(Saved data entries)
%%

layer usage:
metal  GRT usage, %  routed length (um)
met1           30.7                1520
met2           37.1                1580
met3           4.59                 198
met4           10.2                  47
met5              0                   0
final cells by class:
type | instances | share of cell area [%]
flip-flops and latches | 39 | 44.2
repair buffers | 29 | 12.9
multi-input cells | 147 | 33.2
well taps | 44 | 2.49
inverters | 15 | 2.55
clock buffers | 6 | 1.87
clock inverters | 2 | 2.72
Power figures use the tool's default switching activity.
[config.mk]
export PLATFORM = sky130hd
export DESIGN_NAME = shift_seq_ctrl
export DESIGN_NICKNAME = d
export VERILOG_FILES = /design/src/rtl/shift_seq_pkg.sv /design/src/rtl/shift_seq_ctrl.sv
export SDC_FILE = /design/constraint.sdc
export NUM_CORES = 1
export LEC_CHECK = 0
export ABC_AREA = 1
export ABC_CLOCK_PERIOD_IN_PS = 2400
export CAP_MARGIN = 20
export CORE_MARGIN = 10
export CORE_UTILIZATION = 47
export CTS_CLUSTER_SIZE = 8
export DETAILED_ROUTE_END_ITERATION = 8
export PLACE_DENSITY = 0.84
export SYNTH_ARGS = -nofsm -noshare
export SYNTH_HDL_FRONTEND = slang
export SYNTH_SLANG_ARGS = --single-unit
[constraint.sdc]
create_clock -name clk -period 2.4 [get_ports clk]
set_input_delay 0.48 -clock clk [delete_from_list [all_inputs] [get_ports clk]]
set_output_delay 0.48 -clock clk [all_outputs]
set_load 0.005 [all_outputs]
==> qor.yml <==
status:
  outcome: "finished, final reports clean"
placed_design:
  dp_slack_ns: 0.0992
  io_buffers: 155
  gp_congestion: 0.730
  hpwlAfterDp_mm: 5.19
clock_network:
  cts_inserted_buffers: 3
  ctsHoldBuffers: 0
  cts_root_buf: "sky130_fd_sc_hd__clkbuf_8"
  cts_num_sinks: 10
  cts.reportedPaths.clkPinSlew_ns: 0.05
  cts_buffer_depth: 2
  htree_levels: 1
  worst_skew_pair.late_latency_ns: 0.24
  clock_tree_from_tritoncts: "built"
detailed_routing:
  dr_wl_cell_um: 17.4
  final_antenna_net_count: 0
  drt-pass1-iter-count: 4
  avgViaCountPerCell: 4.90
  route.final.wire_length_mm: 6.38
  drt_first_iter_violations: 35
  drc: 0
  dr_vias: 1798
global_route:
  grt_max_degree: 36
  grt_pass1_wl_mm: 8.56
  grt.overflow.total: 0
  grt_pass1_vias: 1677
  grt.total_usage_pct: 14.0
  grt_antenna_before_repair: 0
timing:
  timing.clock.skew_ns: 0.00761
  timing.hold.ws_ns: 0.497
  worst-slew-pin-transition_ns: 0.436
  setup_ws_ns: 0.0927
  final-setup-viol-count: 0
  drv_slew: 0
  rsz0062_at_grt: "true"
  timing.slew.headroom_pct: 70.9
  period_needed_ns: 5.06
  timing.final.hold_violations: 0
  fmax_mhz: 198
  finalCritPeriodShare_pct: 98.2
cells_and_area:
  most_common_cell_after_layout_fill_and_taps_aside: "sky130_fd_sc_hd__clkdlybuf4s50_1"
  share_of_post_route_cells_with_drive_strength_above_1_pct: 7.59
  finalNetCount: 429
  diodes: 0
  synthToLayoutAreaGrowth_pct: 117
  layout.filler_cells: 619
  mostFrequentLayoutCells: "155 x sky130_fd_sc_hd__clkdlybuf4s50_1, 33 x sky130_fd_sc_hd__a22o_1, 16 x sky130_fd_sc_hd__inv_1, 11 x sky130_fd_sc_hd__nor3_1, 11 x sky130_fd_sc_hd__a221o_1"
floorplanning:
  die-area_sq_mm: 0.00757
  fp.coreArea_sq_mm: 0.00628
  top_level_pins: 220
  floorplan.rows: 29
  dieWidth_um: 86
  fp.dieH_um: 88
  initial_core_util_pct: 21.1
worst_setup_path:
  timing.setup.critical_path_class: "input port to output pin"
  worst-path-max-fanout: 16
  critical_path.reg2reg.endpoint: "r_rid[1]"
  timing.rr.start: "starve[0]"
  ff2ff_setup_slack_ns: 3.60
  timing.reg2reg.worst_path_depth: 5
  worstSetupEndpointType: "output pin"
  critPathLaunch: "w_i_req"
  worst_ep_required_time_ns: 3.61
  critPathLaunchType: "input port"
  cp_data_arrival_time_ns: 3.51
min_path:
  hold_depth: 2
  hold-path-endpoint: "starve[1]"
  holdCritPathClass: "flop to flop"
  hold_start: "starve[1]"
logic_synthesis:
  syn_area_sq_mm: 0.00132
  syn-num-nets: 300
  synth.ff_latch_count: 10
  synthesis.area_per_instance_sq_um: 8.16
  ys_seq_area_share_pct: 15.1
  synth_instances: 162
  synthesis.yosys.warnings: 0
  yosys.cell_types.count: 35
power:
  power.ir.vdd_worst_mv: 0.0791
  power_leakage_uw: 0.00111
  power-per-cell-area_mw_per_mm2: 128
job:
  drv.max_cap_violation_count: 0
--- src/rtl/top_fdct_acc_rnd_sat.sv ---
// Sums NTERM signed products into one DCT coefficient and presents it rounded and saturated.
module top_fdct_acc_rnd_sat
    import top_fdct_pkg::*;
#(
    parameter int unsigned PROD_W = PROD_W_DEF,
    parameter int unsigned NTERM  = NTERM_DEF,
    parameter int unsigned SHIFT  = SHIFT_DEF,
    parameter int unsigned OUT_W  = OUT_W_DEF,
    parameter int unsigned ACC_W  = PROD_W + $clog2(NTERM)
) (
    input  logic                      ap_clk,
    input  logic                      ap_rst,
    input  logic [PROD_W-1:0]         in_data,
    input  logic                      in_valid,
    output logic                      in_ready,
    output logic [OUT_W-1:0]          out_data,
    output logic                      out_valid,
    input  logic                      out_ready,
    output logic                      out_sat,
    output logic [$clog2(NTERM)-1:0]  term_idx
);

    localparam int unsigned IDX_W = $clog2(NTERM);
    localparam logic [IDX_W-1:0] LastIdx = IDX_W'(NTERM - 1);

    state_e            state_q, state_d;
    logic [ACC_W-1:0]  acc_q, acc_d;
    logic [IDX_W-1:0]  term_q, term_d;
    logic [OUT_W-1:0]  out_data_q, out_data_d;
    logic              out_sat_q, out_sat_d;
    logic              out_valid_q, out_valid_d;

    logic [ACC_W-1:0]  in_ext;
    logic [ACC_W-1:0]  sum;
    logic [OUT_W-1:0]  rs_data;
    logic              rs_sat;

    assign in_ext = {{(ACC_W - PROD_W){in_data[PROD_W-1]}}, in_data};
    assign sum    = acc_q + in_ext;

    top_fdct_rnd_sat #(
        .ACC_W (ACC_W),
        .SHIFT (SHIFT),
        .OUT_W (OUT_W)
    ) u_rnd_sat (
        .sum_i  (sum),
        .data_o (rs_data),
        .sat_o  (rs_sat)
    );

    always_comb begin
        state_d     = state_q;
        acc_d       = acc_q;
        term_d      = term_q;
        out_data_d  = out_data_q;
        out_sat_d   = out_sat_q;
        out_valid_d = out_valid_q;
        case (state_q)
            StAcc: begin
                if (in_valid) begin
                    if (term_q == LastIdx) begin
                        acc_d       = '0;
                        term_d      = '0;
                        out_data_d  = rs_data;
                        out_sat_d   = rs_sat;
                        out_valid_d = 1'b1;
                        state_d     = StHold;
                    end else begin
                        acc_d  = sum;
                        term_d = term_q + IDX_W'(1);
                    end
                end
            end
            StHold: begin
                if (out_ready) begin
                    out_valid_d = 1'b0;
                    state_d     = StAcc;
                end
            end
            default: state_d = StAcc;
        endcase
    end

    always_ff @(posedge ap_clk) begin
        if (ap_rst) begin
            state_q     <= StAcc;
            acc_q       <= '0;
            term_q      <= '0;
            out_data_q  <= '0;
            out_sat_q   <= 1'b0;
            out_valid_q <= 1'b0;
        end else begin
            state_q     <= state_d;
            acc_q       <= acc_d;
            term_q      <= term_d;
            out_data_q  <= out_data_d;
            out_sat_q   <= out_sat_d;
            out_valid_q <= out_valid_d;
        end
    end

    // in_ready is a pure function of state, so out_ready never reaches it combinationally.
    assign in_ready  = (state_q == StAcc);
    assign out_data  = out_data_q;
    assign out_sat   = out_sat_q;
    assign out_valid = out_valid_q;
    assign term_idx  = term_q;

endmodule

%%

**What to do**
Begin with the line above that has "drt_first_iter_violations: 35" and continue through the line that has "timing.final.hold_violations: 0", setting each one down exactly. Stop there.

**Answer space**
  drt_first_iter_violations: 35
  drc: 0
  dr_vias: 1798
global_route:
  grt_max_degree: 36
  grt_pass1_wl_mm: 8.56
  grt.overflow.total: 0
  grt_pass1_vias: 1677
  grt.total_usage_pct: 14.0
  grt_antenna_before_repair: 0
timing:
  timing.clock.skew_ns: 0.00761
  timing.hold.ws_ns: 0.497
  worst-slew-pin-transition_ns: 0.436
  setup_ws_ns: 0.0927
  final-setup-viol-count: 0
  drv_slew: 0
  rsz0062_at_grt: "true"
  timing.slew.headroom_pct: 70.9
  period_needed_ns: 5.06
  timing.final.hold_violations: 0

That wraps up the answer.